Location
- Cnr. Bluff Rd & Shipman Pl, Fynnlands, Bluff, Durban, 4052 Fynnlands, Bluff, KwaZulu-Natal South Africa
- Coordinates: 29°54′04″S 31°01′45″E﻿ / ﻿29.901041°S 31.029276°E

Information
- Former name: Hoërskool Dirkie Uys
- Type: Public school
- Motto: Latin: Providete
- Established: 1 January 1956
- School district: Umlazi
- School number: +2731 466 1323
- Ministry of Education Institution no.: 500121656
- Principal: Mrs L. Theron (2018 - 2023)
- Grades: 8 to 12
- Colors: White, navy and blue
- Website: dbnacademy.co.za

= Durban Academy High School =

Durban Academy High School is a bilingual (Afrikaans and English) high school located in Fynnlands, Bluff, Durban.

==History==
At the beginning of 1956 the first Afrikaans school on the Bluff, KwaZulu-Natal opened its doors to the pupils of Bluff and surrounding areas.
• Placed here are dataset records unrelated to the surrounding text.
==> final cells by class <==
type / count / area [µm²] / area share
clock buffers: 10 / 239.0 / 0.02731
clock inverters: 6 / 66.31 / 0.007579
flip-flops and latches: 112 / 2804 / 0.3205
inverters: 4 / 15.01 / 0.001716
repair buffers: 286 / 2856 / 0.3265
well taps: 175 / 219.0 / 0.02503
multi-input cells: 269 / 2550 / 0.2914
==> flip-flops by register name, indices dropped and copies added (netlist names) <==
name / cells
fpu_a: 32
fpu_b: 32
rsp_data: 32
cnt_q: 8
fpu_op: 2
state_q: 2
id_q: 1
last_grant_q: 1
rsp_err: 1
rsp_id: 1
<file path="src/rtl/zone_backlight_stat.sv">
// zone_backlight_stat: local-dimming statistics engine.
// Tiles the active image into ZONES_H x ZONES_V zones and reduces each zone to
// one gray value (max or mean of max(R,G,B)). One write per zone is emitted.
// Optional feature macro: ZONE_IIR_EN (per-zone temporal filter, +1 cycle latency).
module zone_backlight_stat #(
  parameter int DATA_W  = 8,
  parameter int GRAY_W  = 16,
  parameter int ZONES_H = 8,
  parameter int ZONES_V = 4,
  parameter int ZW_LOG2 = 7,
  parameter int ZH_LOG2 = 7,
  parameter int ADDR_W  = 10
) (
  input  logic              I_pix_clk,
  input  logic              I_rst_n,
  input  logic              I_vs,
  input  logic              I_de,
  input  logic [DATA_W-1:0] I_data_r,
  input  logic [DATA_W-1:0] I_data_g,
  input  logic [DATA_W-1:0] I_data_b,
  input  logic              I_mode,
  output logic              O_sdbp,
  output logic              O_wr_en,
  output logic [ADDR_W-1:0] O_wr_addr,
  output logic [GRAY_W-1:0] O_wr_data,
  output logic              O_frame_err,
  output logic              O_busy
);

  localparam int SUM_W  = DATA_W + ZW_LOG2 + ZH_LOG2;
  localparam int SHIFT  = ZW_LOG2 + ZH_LOG2;
  localparam int COLS   = ZONES_H << ZW_LOG2;
  localparam int LINES  = ZONES_V << ZH_LOG2;
  localparam int CW     = $clog2(COLS + 1);
  localparam int LW     = $clog2(LINES + 1);
  localparam int ZC_W   = (ZONES_H > 1) ? $clog2(ZONES_H) : 1;
  localparam int ZR_W   = (ZONES_V > 1) ? $clog2(ZONES_V) : 1;
  localparam int NZ_W   = $clog2(ZONES_H + 1);
  localparam int NZONES = ZONES_H * ZONES_V;

  typedef enum logic [1:0] {
    S_WAIT_VS = 2'd0,
    S_FRAME   = 2'd1,
    S_DONE    = 2'd2
  } state_t;

  // brightness of one pixel: largest colour component
  function automatic logic [DATA_W-1:0] max3(input logic [DATA_W-1:0] a,
                                             input logic [DATA_W-1:0] b,
                                             input logic [DATA_W-1:0] c);
    logic [DATA_W-1:0] m;
    m    = (a > b) ? a : b;
    max3 = (m > c) ? m : c;
  endfunction

  // replicate the DATA_W value MSB-first across GRAY_W bits (0x10 -> 0x1010)
  function automatic logic [GRAY_W-1:0] widen(input logic [DATA_W-1:0] v);
    for (int i = 0; i < GRAY_W; i++) begin
      widen[GRAY_W-1-i] = v[DATA_W-1-(i % DATA_W)];
    end
  endfunction

  state_t              state_r;
  logic                busy_r, mode_r, frame_err_r;
  logic                vs_d_r, de_d_r;
  logic [CW-1:0]       col_r;
  logic [LW-1:0]       line_r;
  logic [NZ_W-1:0]     next_zc_r;
  logic                flush_r;
  logic [ZC_W-1:0]     flush_zc_r;
  logic [ZR_W-1:0]     flush_zr_r;
  logic                s1_pix_r, s1_emit_r, s1_mode_r;
  logic [DATA_W-1:0]   s1_p_r;
  logic [ZC_W-1:0]     s1_zc_r;
  logic [ZR_W-1:0]     s1_zr_r;
  logic [SUM_W-1:0]    row_buf_r [ZONES_H];
  logic                wr_en_r, sdbp_r;
  logic [ADDR_W-1:0]   wr_addr_r;
  logic [GRAY_W-1:0]   wr_data_r;

  logic                vs_rise_s, de_fall_s, in_area_s, pix_ok_s;
  logic                last_px_s, last_line_s, last_addr_s, done_s;
  logic [ZC_W-1:0]     zc_s;
  logic [ZR_W-1:0]     zr_s;
  logic [SUM_W-1:0]    acc_old_s, acc_new_s, mean_s;
  logic [DATA_W-1:0]   gray8_s;
  logic [ADDR_W-1:0]   emit_addr_s;

  assign vs_rise_s   = I_vs & ~vs_d_r;
  assign de_fall_s   = ~I_de & de_d_r;
  assign in_area_s   = (col_r < CW'(COLS)) && (line_r < LW'(LINES));
  assign pix_ok_s    = (state_r == S_FRAME) && I_de && !vs_rise_s && in_area_s;
  assign zc_s        = ZC_W'(col_r >> ZW_LOG2);
  assign zr_s        = ZR_W'(line_r >> ZH_LOG2);
  assign last_px_s   = (&col_r[ZW_LOG2-1:0]) && (&line_r[ZH_LOG2-1:0]);
  assign last_line_s = (&line_r[ZH_LOG2-1:0]) && (line_r < LW'(LINES));
  assign acc_old_s   = row_buf_r[s1_zc_r];
  assign emit_addr_s = ADDR_W'(s1_zr_r) * ADDR_W'(ZONES_H) + ADDR_W'(s1_zc_r);
  assign last_addr_s = (emit_addr_s == ADDR_W'(NZONES - 1));

  // zone accumulator update and the DATA_W gray value it yields
  always_comb begin
    acc_new_s = acc_old_s;
    if (s1_pix_r) begin
      if (s1_mode_r) begin
        acc_new_s = acc_old_s + SUM_W'(s1_p_r);
      end else if (SUM_W'(s1_p_r) > acc_old_s) begin
        acc_new_s = SUM_W'(s1_p_r);
      end else begin
        acc_new_s = acc_old_s;
      end
    end else begin
      acc_new_s = acc_old_s;
    end
    mean_s = acc_new_s >> SHIFT;
    if (s1_mode_r) begin
      gray8_s = DATA_W'(mean_s);
    end else begin
      gray8_s = acc_new_s[DATA_W-1:0];
    end
  end

  // frame-level FSM: frame start, completion and premature-vsync detection
  always_ff @(posedge I_pix_clk) begin
    if (!I_rst_n) begin
      state_r     <= S_WAIT_VS;
      busy_r      <= 1'b0;
      mode_r      <= 1'b0;
      frame_err_r <= 1'b0;
    end else begin
      frame_err_r <= 1'b0;
      case (state_r)
        S_WAIT_VS, S_DONE: begin
          if (vs_rise_s) begin
            state_r <= S_FRAME;
            busy_r  <= 1'b1;
            mode_r  <= I_mode;
          end
        end
        S_FRAME: begin
          if (vs_rise_s) begin
            mode_r      <= I_mode;
            frame_err_r <= !done_s;
          end else if (done_s) begin
            state_r <= S_DONE;
            busy_r  <= 1'b0;
          end
        end
        default: begin
          state_r <= S_WAIT_VS;
          busy_r  <= 1'b0;
        end
      endcase
    end
  end

  // pixel/line counters and flush of zones left unfinished by a short last line
  always_ff @(posedge I_pix_clk) begin
    if (!I_rst_n) begin
      vs_d_r     <= 1'b0;
      de_d_r     <= 1'b0;
      col_r      <= '0;
      line_r     <= '0;
      next_zc_r  <= '0;
      flush_r    <= 1'b0;
      flush_zc_r <= '0;
      flush_zr_r <= '0;
    end else begin
      vs_d_r <= I_vs;
      de_d_r <= I_de;
      if (vs_rise_s) begin
        col_r     <= '0;
        line_r    <= '0;
        next_zc_r <= '0;
        flush_r   <= 1'b0;
      end else begin
        if (!I_de) begin
          col_r <= '0;
        end else if (col_r != CW'(COLS)) begin
          col_r <= col_r + CW'(1);
        end
        if (de_fall_s && (line_r != LW'(LINES))) begin
          line_r <= line_r + LW'(1);
        end
        if (pix_ok_s && last_px_s) begin
          next_zc_r <= NZ_W'(zc_s) + NZ_W'(1);
        end else if (de_fall_s && last_line_s && (state_r == S_FRAME)) begin
          next_zc_r <= '0;
          if (next_zc_r < NZ_W'(ZONES_H)) begin
            flush_r    <= 1'b1;
            flush_zc_r <= ZC_W'(next_zc_r);
            flush_zr_r <= zr_s;
          end
        end else if (flush_r) begin
          if (flush_zc_r == ZC_W'(ZONES_H - 1)) begin
            flush_r <= 1'b0;
          end else begin
            flush_zc_r <= flush_zc_r + ZC_W'(1);
          end
        end
      end
    end
  end

  // stage 1: register pixel brightness with its zone coordinates and emit flag
  always_ff @(posedge I_pix_clk) begin
    if (!I_rst_n) begin
      s1_pix_r  <= 1'b0;
      s1_emit_r <= 1'b0;
      s1_mode_r <= 1'b0;
      s1_p_r    <= '0;
      s1_zc_r   <= '0;
      s1_zr_r   <= '0;
    end else begin
      s1_mode_r <= mode_r;
      s1_p_r    <= max3(I_data_r, I_data_g, I_data_b);
      if (flush_r && !vs_rise_s) begin
        s1_pix_r  <= 1'b0;
        s1_emit_r <= 1'b1;
        s1_zc_r   <= flush_zc_r;
        s1_zr_r   <= flush_zr_r;
      end else begin
        s1_pix_r  <= pix_ok_s;
        s1_emit_r <= pix_ok_s && last_px_s;
        s1_zc_r   <= zc_s;
        s1_zr_r   <= zr_s;
      end
    end
  end

  // row buffer: one accumulator per zone column, cleared once the zone emits
  always_ff @(posedge I_pix_clk) begin
    if (!I_rst_n || vs_rise_s) begin
      for (int i = 0; i < ZONES_H; i++) begin
        row_buf_r[i] <= '0;
      end
    end else if (s1_emit_r) begin
      row_buf_r[s1_zc_r] <= '0;
    end else if (s1_pix_r) begin
      row_buf_r[s1_zc_r] <= acc_new_s;
    end
  end

`ifdef ZONE_IIR_EN
  localparam int HA_W = (NZONES > 1) ? $clog2(NZONES) : 1;

  logic                s2_en_r, s2_last_r;
  logic [ADDR_W-1:0]   s2_addr_r;
  logic [GRAY_W-1:0]   s2_gray_r;
  logic [GRAY_W-1:0]   hist_r [NZONES];
  logic [GRAY_W-1:0]   prev_s, filt_out_s;
  logic [GRAY_W+1:0]   filt_s;

  assign prev_s     = hist_r[s2_addr_r[HA_W-1:0]];
  assign filt_s     = ({2'b00, prev_s} << 1) + {2'b00, prev_s} + {2'b00, s2_gray_r};
  assign filt_out_s = GRAY_W'(filt_s >> 2);
  assign done_s     = s2_en_r && s2_last_r;

  // stage 2: hold the unfiltered zone value for the history lookup
  always_ff @(posedge I_pix_clk) begin
    if (!I_rst_n) begin
      s2_en_r   <= 1'b0;
      s2_last_r <= 1'b0;
      s2_addr_r <= '0;
      s2_gray_r <= '0;
    end else begin
      s2_en_r   <= s1_emit_r;
      s2_last_r <= s1_emit_r && last_addr_s && !vs_rise_s;
      s2_addr_r <= emit_addr_s;
      s2_gray_r <= widen(gray8_s);
    end
  end

  // stage 3: temporal filter, history write-back and registered write port
  always_ff @(posedge I_pix_clk) begin
    if (!I_rst_n) begin
      for (int i = 0; i < NZONES; i++) begin
        hist_r[i] <= '0;
      end
      wr_en_r   <= 1'b0;
      sdbp_r    <= 1'b0;
      wr_addr_r <= '0;
      wr_data_r <= '0;
    end else begin
      wr_en_r   <= s2_en_r;
      sdbp_r    <= s2_en_r && (s2_addr_r == '0);
      wr_addr_r <= s2_en_r ? s2_addr_r : '0;
      wr_data_r <= s2_en_r ? filt_out_s : '0;
      if (s2_en_r) begin
        hist_r[s2_addr_r[HA_W-1:0]] <= filt_out_s;
      end
    end
  end
`else
  assign done_s = s1_emit_r && last_addr_s;

  // stage 2: registered write port carrying the finished zone value
  always_ff @(posedge I_pix_clk) begin
    if (!I_rst_n) begin
      wr_en_r   <= 1'b0;
      sdbp_r    <= 1'b0;
      wr_addr_r <= '0;
      wr_data_r <= '0;
    end else begin
      wr_en_r   <= s1_emit_r;
      sdbp_r    <= s1_emit_r && (emit_addr_s == '0);
      wr_addr_r <= s1_emit_r ? emit_addr_s : '0;
      wr_data_r <= s1_emit_r ? widen(gray8_s) : '0;
    end
  end
`endif

  assign O_sdbp      = sdbp_r;
  assign O_wr_en     = wr_en_r;
  assign O_wr_addr   = wr_addr_r;
  assign O_wr_data   = wr_data_r;
  assign O_frame_err = frame_err_r;
  assign O_busy      = busy_r;

endmodule

</file>
$ cat src/rtl/bram_pkg.sv
// Shared memory-map defaults and writer state encoding
// for the block RAM loaded by the stream writer.
package bram_pkg;

  localparam int DATA_W_DEF = 8;
  localparam int ADDR_W_DEF = 8;
  localparam int DEPTH_DEF  = 251;

  typedef enum logic [1:0] {
    IDLE  = 2'd0,
    WRITE = 2'd1,
    DONE  = 2'd2
  } state_t;

endpackage

$ cat src/rtl/bram_stream_writer.sv
// Writes a valid/ready byte stream into BRAM port A
// at sequential addresses from 0, with done/full/count.
module bram_stream_writer
  import bram_pkg::*;
#(
  parameter int DATA_W = DATA_W_DEF,
  parameter int ADDR_W = ADDR_W_DEF,
  parameter int DEPTH  = DEPTH_DEF
) (
  input  logic              CLK100MHZ,
  input  logic              CPU_RESETN,
  input  logic              start,
  input  logic              s_valid,
  input  logic [DATA_W-1:0] s_data,
  input  logic              s_last,
  output logic              s_ready,
  output logic              ena,
  output logic              wea,
  output logic [ADDR_W-1:0] addra,
  output logic [DATA_W-1:0] dina,
  output logic              busy,
  output logic              done,
  output logic              full,
  output logic [ADDR_W:0]   count
);

  localparam logic [ADDR_W-1:0] LAST_ADDR =
    ADDR_W'(DEPTH - 1);

  state_t state_q;
  state_t state_d;

  logic [ADDR_W-1:0] ptr_q;
  logic              acc;
  logic              at_end;
  logic              arm;

  assign acc    = s_valid && s_ready;
  assign at_end = (ptr_q == LAST_ADDR);
  assign arm    = start && (state_q != WRITE);

  always_ff @(posedge CLK100MHZ or negedge CPU_RESETN) begin
    if (!CPU_RESETN) begin
      state_q <= IDLE;
    end else begin
      state_q <= state_d;
    end
  end

  always_comb begin
    state_d = state_q;
    unique case (state_q)
      IDLE: begin
        if (start) state_d = WRITE;
      end
      WRITE: begin
        if (acc && (s_last || at_end)) state_d = DONE;
      end
      DONE: begin
        if (start) state_d = WRITE;
      end
      default: state_d = IDLE;
    endcase
  end

  always_comb begin
    s_ready = (state_q == WRITE);
    busy    = (state_q == WRITE);
    done    = (state_q == DONE);
  end

  // Port registers: ena/wea pulse for the one cycle after an accept.
  always_ff @(posedge CLK100MHZ or negedge CPU_RESETN) begin
    if (!CPU_RESETN) begin
      ena   <= 1'b0;
      wea   <= 1'b0;
      addra <= '0;
      dina  <= '0;
      ptr_q <= '0;
      count <= '0;
      full  <= 1'b0;
    end else begin
      ena <= acc;
      wea <= acc;
      if (arm) begin
        ptr_q <= '0;
        count <= '0;
        full  <= 1'b0;
      end else if (acc) begin
        addra <= ptr_q;
        dina  <= s_data;
        ptr_q <= ptr_q + ADDR_W'(1);
        count <= count + (ADDR_W+1)'(1);
        if (at_end) full <= 1'b1;
      end
    end
  end

endmodule
$ cat config.mk
export PLATFORM = sky130hd
export DESIGN_NAME = bram_stream_writer
export DESIGN_NICKNAME = d
export VERILOG_FILES = /design/src/rtl/bram_pkg.sv /design/src/rtl/bram_stream_writer.sv
export SDC_FILE = /design/constraint.sdc
export NUM_CORES = 1
export LEC_CHECK = 0
export ABC_AREA = 0
export ABC_CLOCK_PERIOD_IN_PS = 1580
export CORE_MARGIN = 3
export CORE_UTILIZATION = 47
export CTS_CLUSTER_SIZE = 16
export DETAILED_ROUTE_END_ITERATION = 10
export PLACE_DENSITY = 0.87
export SYNTH_ARGS = -nofsm -noshare
export SYNTH_HDL_FRONTEND = slang
export SYNTH_SLANG_ARGS = --single-unit
$ cat constraint.sdc
create_clock -name CLK100MHZ -period 1.58 [get_ports CLK100MHZ]
set_input_delay 0.158 -clock CLK100MHZ [delete_from_list [all_inputs] [get_ports CLK100MHZ]]
set_output_delay 0.158 -clock CLK100MHZ [all_outputs]
set_load 0.1 [all_outputs]
# Yosys cells after proc, flatten, opt, wreduce, memory -nomap -nowiden
# Cells that the tools add are included.
# word_totals
reg_bits	37
in_bits	13
out_inout_bits	31
word_cells	37
# op_classes
addsub	2
n_eq_ne	6
n_mux	10
bitwise_logic	1
reduce_logical	11
# op_table
op	n
9-bit 2-to-1 mux	2
8-bit 2-to-1 mux	2
9-bit by 1-bit adder with 9-bit output (second input constant)	1
8-bit by 1-bit adder with 8-bit output (second input constant)	1
8-bit == test (second input constant)	1
2-bit by 1-bit != test with 1-bit output (second input constant)	3
2-bit AND reduction	3
2-bit 2-to-1 mux	2
2-bit case mux with 2 select lines	1
2-bit nonzero test	2
1-bit logical AND	3
1-bit 2-to-1 mux	3
2-bit by 1-bit == test with 1-bit output (second input constant)	1
2-bit == test (second input constant)	1
2-bit zero test	1
2-bit OR reduction	1
1-bit logical OR	1
1-bit inverter	1

# Depth between registers and ports, before layout
# logic_depth
ltp_word	5
depth_mapped	6
ltp_nobuf	6

# Worst setup path after synthesis
# OpenSTA, ideal clock, no wires.
# synth_timing
path_kind	flip-flop to flip-flop
startpoint	reg state_q[0]
endpoint	reg state_q[1]
setup_time_ns	0.072
t_arrival_ns	2.116
required_ns	1.508
slack_ns	-0.608
stages_incl_launch_ff	3
n_path_buf	0
period_less_slack_ns	2.188
path_cell_list	dfrtp_1 nor2b_1 a221o_1
# synth_rtl
element	line	source
from (decl)	bram_stream_writer.sv:30	state_t state_q;
from (signal assigned)	bram_stream_writer.sv:46	state_q <= state_d;
2-bit == test (*)	--	
named net done	bram_stream_writer.sv:22	output logic done,
2-bit OR reduction (no line) (*)	--	
2-bit by 1-bit != test with 1-bit output (no line)	--	
2-bit AND reduction (no line)	--	
# The timed path passes the listed nets; every way through them passes the cells marked *.
# A chain may end at the register's enable or synchronous reset.

# Worst setup path in the final report
# layout_timing
startpoint	reg state_q[0]
endpoint	out s_ready
# layout_via
elab_chain_len	1
# layout_lines
element	line	source
2-bit by 1-bit == test with 1-bit output	bram_stream_writer.sv:67	s_ready = (state_q == WRITE);
to (decl)	bram_stream_writer.sv:16	output logic s_ready,
# Every way passes these cells.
The school was initially named Island View School, in 1957 the school was renamed Hoërskool Dirkie Uys. The school started as a primary school (pupils from Grade 1 to Standard 6, now known as Grade 8), in 1959 it became a high school. Mr P.R.T. Nel was the founding principal. In 1962 the first group of pupils matriculated from Hoërskool Dirkie Uys.

==Dual medium==
Subsequent to South Africa becoming a democracy in 1994, many Afrikaans schools became parallel medium schools (two different language taught at the same school); in 1997 Hoërskool Dirkie Uys became a parallel medium school and the first English speaking pupils were admitted. The school's name changed from Hoërskool Dirkie Uys to Durban Academy High School on 1 April 1997.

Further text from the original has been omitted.